15 Reasons Why You Should Use The Grails Web Application Framework
Grails is a high productivity framework for JVM, based on Groovy language. It has been around since 2006. Since then, innumerable sites have successfully been launched using the framework. Below are 15 reasons that make Grails the web development framework of choice:
- Based on tested and proven frameworks :
Grails itself has been used by a lot of big enterprises and products such as Sky, LinkedIn, WalMart, ESPN, etc and Grails is no-longer a new technology now.
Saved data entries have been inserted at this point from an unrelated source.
===== src/rtl/data_mem_arbiter.sv =====
// data_mem_arbiter
//   Two-port arbiter in front of a single data memory. Port A (core) and
//   port B (debug/DMA) raise req and hold it until ack. The winner's request
//   fields are latched, one command strobe is issued, reads wait out the
//   memory's stall handshake (high then low), and the owner gets a one-cycle
//   ack. A read whose stall handshake does not finish within STALL_TIMEOUT
//   wait cycles is aborted: rdata is forced to zero, timeout_err is set
//   (sticky until reset) and ack is still pulsed.
//
//   Optional feature: define DMEM_ARB_RR_EN for round-robin arbitration on
//   simultaneous requests. Without it, A always wins a tie.
//
// Ports
//   clk, rst                 clock, asynchronous active-high reset
//   a_/b_req                 transfer request, held until ack
//   a_/b_memwrite            1 = write, 0 = read
//   a_/b_addr, a_/b_wdata    byte address, write data
//   a_/b_sign_mask           size/sign code passed through to memory
//   a_/b_ack                 one-cycle completion pulse
//   a_/b_rdata               read result, held until next read on that port
//   mem_addr/write_data/sign_mask  latched request fields (zero when idle)
//   mem_memwrite/memread     one-cycle command strobes
//   mem_read_data, mem_clk_stall   memory read result and stall flag
//   busy                     high whenever a transfer is in progress
//   timeout_err              sticky read-timeout flag
module data_mem_arbiter #(
   parameter int STALL_TIMEOUT = 15
) (
   input  logic        clk,
   input  logic        rst,
   input  logic        a_req,
   input  logic        a_memwrite,
   input  logic [31:0] a_addr,
   input  logic [31:0] a_wdata,
   input  logic [3:0]  a_sign_mask,
   output logic        a_ack,
   output logic [31:0] a_rdata,
   input  logic        b_req,
   input  logic        b_memwrite,
   input  logic [31:0] b_addr,
   input  logic [31:0] b_wdata,
   input  logic [3:0]  b_sign_mask,
   output logic        b_ack,
   output logic [31:0] b_rdata,
   output logic [31:0] mem_addr,
   output logic [31:0] mem_write_data,
   output logic [3:0]  mem_sign_mask,
   output logic        mem_memwrite,
   output logic        mem_memread,
   input  logic [31:0] mem_read_data,
   input  logic        mem_clk_stall,
   output logic        busy,
   output logic        timeout_err
);

   localparam int CNT_W = $clog2(STALL_TIMEOUT + 1);
   localparam logic [CNT_W-1:0] CNT_MAX = CNT_W'(STALL_TIMEOUT);

   typedef enum logic [2:0] {IDLE, ISSUE, RD_WAIT_HI, RD_WAIT_LO, DONE} state_t;

   state_t            state_q, state_d;
   logic              owner_q, owner_d;      // 0 = port A, 1 = port B
   logic [31:0]       addr_q, addr_d;
   logic [31:0]       wdata_q, wdata_d;
   logic [3:0]        mask_q, mask_d;
   logic              wr_q, wr_d;
   logic [CNT_W-1:0]  cnt_q, cnt_d;
   logic [CNT_W-1:0]  cnt_inc;
   logic [31:0]       a_rdata_q, a_rdata_d;
   logic [31:0]       b_rdata_q, b_rdata_d;
   logic              tmo_q, tmo_d;
   logic              grant_b;
   logic              rd_done;
   logic [31:0]       rd_val;
`ifdef DMEM_ARB_RR_EN
   logic              rr_q, rr_d;            // 1 = B favoured on a tie
`endif

   always_comb begin
      state_d   = state_q;
      owner_d   = owner_q;
      addr_d    = addr_q;
      wdata_d   = wdata_q;
      mask_d    = mask_q;
      wr_d      = wr_q;
      cnt_d     = cnt_q;
      a_rdata_d = a_rdata_q;
      b_rdata_d = b_rdata_q;
      tmo_d     = tmo_q;
      rd_done   = 1'b0;
      rd_val    = 32'h0;
      cnt_inc   = (cnt_q == CNT_MAX) ? cnt_q : cnt_q + 1'b1;
`ifdef DMEM_ARB_RR_EN
      rr_d      = rr_q;
      grant_b   = b_req && (!a_req || rr_q);
`else
      grant_b   = !a_req;
`endif

      case (state_q)
         IDLE: begin
            if (a_req || b_req) begin
               owner_d = grant_b;
               addr_d  = grant_b ? b_addr      : a_addr;
               wdata_d = grant_b ? b_wdata     : a_wdata;
               mask_d  = grant_b ? b_sign_mask : a_sign_mask;
               wr_d    = grant_b ? b_memwrite  : a_memwrite;
               state_d = ISSUE;
            end
         end
         ISSUE: begin
            cnt_d   = '0;
            state_d = wr_q ? DONE : RD_WAIT_HI;
         end
         RD_WAIT_HI, RD_WAIT_LO: begin
            cnt_d = cnt_inc;
            // A normal handshake completion in the same cycle as the
            // timeout wins over the abort.
            if (state_q == RD_WAIT_HI && mem_clk_stall) begin
               state_d = RD_WAIT_LO;
            end else if (state_q == RD_WAIT_LO && !mem_clk_stall) begin
               rd_done = 1'b1;
               rd_val  = mem_read_data;
            end else if (cnt_inc == CNT_MAX) begin
               rd_done = 1'b1;
               rd_val  = 32'h0;
               tmo_d   = 1'b1;
            end
         end
         DONE: begin
            state_d = IDLE;
`ifdef DMEM_ARB_RR_EN
            rr_d    = !owner_q;
`endif
         end
         default: state_d = IDLE;
      endcase

      if (rd_done) begin
         state_d = DONE;
         if (owner_q) b_rdata_d = rd_val;
         else         a_rdata_d = rd_val;
      end
   end

   always_ff @(posedge clk or posedge rst) begin
      if (rst) begin
         state_q   <= IDLE;
         owner_q   <= 1'b0;
         addr_q    <= 32'h0;
         wdata_q   <= 32'h0;
         mask_q    <= 4'h0;
         wr_q      <= 1'b0;
         cnt_q     <= '0;
         a_rdata_q <= 32'h0;
         b_rdata_q <= 32'h0;
         tmo_q     <= 1'b0;
      end else begin
         state_q   <= state_d;
         owner_q   <= owner_d;
         addr_q    <= addr_d;
         wdata_q   <= wdata_d;
         mask_q    <= mask_d;
         wr_q      <= wr_d;
         cnt_q     <= cnt_d;
         a_rdata_q <= a_rdata_d;
         b_rdata_q <= b_rdata_d;
         tmo_q     <= tmo_d;
      end
   end

`ifdef DMEM_ARB_RR_EN
   always_ff @(posedge clk or posedge rst) begin
      if (rst) rr_q <= 1'b0;
      else     rr_q <= rr_d;
   end
`endif

   // Every output is decoded from registered state, so an asynchronous
   // reset clears all of them immediately.
   assign busy           = (state_q != IDLE);
   assign mem_addr       = busy ? addr_q  : 32'h0;
   assign mem_write_data = busy ? wdata_q : 32'h0;
   assign mem_sign_mask  = busy ? mask_q  : 4'h0;
   assign mem_memwrite   = (state_q == ISSUE) &&  wr_q;
   assign mem_memread    = (state_q == ISSUE) && !wr_q;
   assign a_ack          = (state_q == DONE) && !owner_q;
   assign b_ack          = (state_q == DONE) &&  owner_q;
   assign a_rdata        = a_rdata_q;
   assign b_rdata        = b_rdata_q;
   assign timeout_err    = tmo_q;

endmodule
The underlying technologies are already proven and tested frameworks (Spring, Hibernate, SiteMesh, etc) with a very huge user base. - Groovy language:
Groovy code is much more concise, expressive and DRY than Java code, which means there are fewer lines of code, which translates to much higher developer productivity and less code to maintain. - Easy to set-up and get started:
It is very easy for a Java developer to get started with using Grails; and start experiencing the joy of web-application development with Grails. - GORM:
Grails’ object relational mapping (GORM) provides a very easy-to-use and flexible layer over Hibernate and few other non-relational Data Sources. This makes it extremely easy to talk to any GORM supported Data Source. GORM supports all relational databases which are supported by Hibernate (JDBC); and it also supports other Data Sources such as Redis, MongoDb, etc. - Doesn’t stop you from using the power of underlying frameworks:
GORM does a good job of shielding you from dealing with Hibernate directly. But at the same time, if you want to bypass GORM and directly use hibernate API, map POJO/POGO to existing tables, then it does not stop you from doing so. Similarly, you can use the underlying power of Spring if you were to do so. Similarly, you are not forced to use Groovy, you can choose to use Java or stronger typing wherever you want/need. - DRY / Convention over Configuration / No painful XML configuration & XML Management:
You don’t have to write all of the plumbing/boilerplate code yourself when using Grails. This allows the developer to spend more time on writing code for developing features rather than struggling & configuring the framework components. Grails uses convention over configuration, uses sensible defaults and auto-wires based on simple naming conventions. - Scaffolding:
Scaffolding utilities provided by Grails is a great advantage when building prototypes to validate the idea; or to build Admin interfaces. For a lot of new developers evaluating Grails, scaffolding is the first thing that brings the “wow” effect. - Built-in REST support:
Grails includes flexible features that make it easy to create RESTful APIs. Creating a RESTful resource can be as simple as one line of code. With modern hardware featuring multiple cores, Grails has now a great support for Asynchronous Programming API as well. - Tag Lib Authoring mechanism:
Grails makes it quite easy to modularize and reuse view layer code; especially because of the ease with which tags can be created. It is as easy to write a tag in Grails as it is to write a Java or a Groovy class. - Integrates easily with already written Java code:
Grails/Groovy integrates easily with code already written in Java. You can even intermix Java and Groovy code in the same file and it will work just fine. On one hand, it allows a Java developer to start using Grails very quickly; on the other hand; it allows use of already written Java code. - Plugin based development approach for modularity and reuse:
Grails promotes reuse of code between different Grails application by modularizing your application in the form of plugins. Taking a plugin-centric development approach promotes and forces clear separation of concern and easy reuse. - Tons of available plugins:
Grails has over one thousand plugins which have been contributed by the core development team and other Grails application developers. More often than not, if you want to integrate an existing framework or use an API, you will find a plugin to make the integration much easier. - Minimal server restart required while development:
While developing with Grails, you don’t need to restart your web-container after making every change. It uses an intelligent mechanism to reload and apply your changes. (There are very less cases where Grails requires container restart). This saves lot of development time wasted in server restarts. - A very responsive and supporting community and mailing list:
Grails is not only about technology, it has a very responsive and supporting community. There is hardly any question that doesn’t get answered on the mailing list. - Hundreds of small things that make development fun with Groovy and Grails:
Can’t explain this, in order to understand this, you need to develop with Grails for a week and you would know.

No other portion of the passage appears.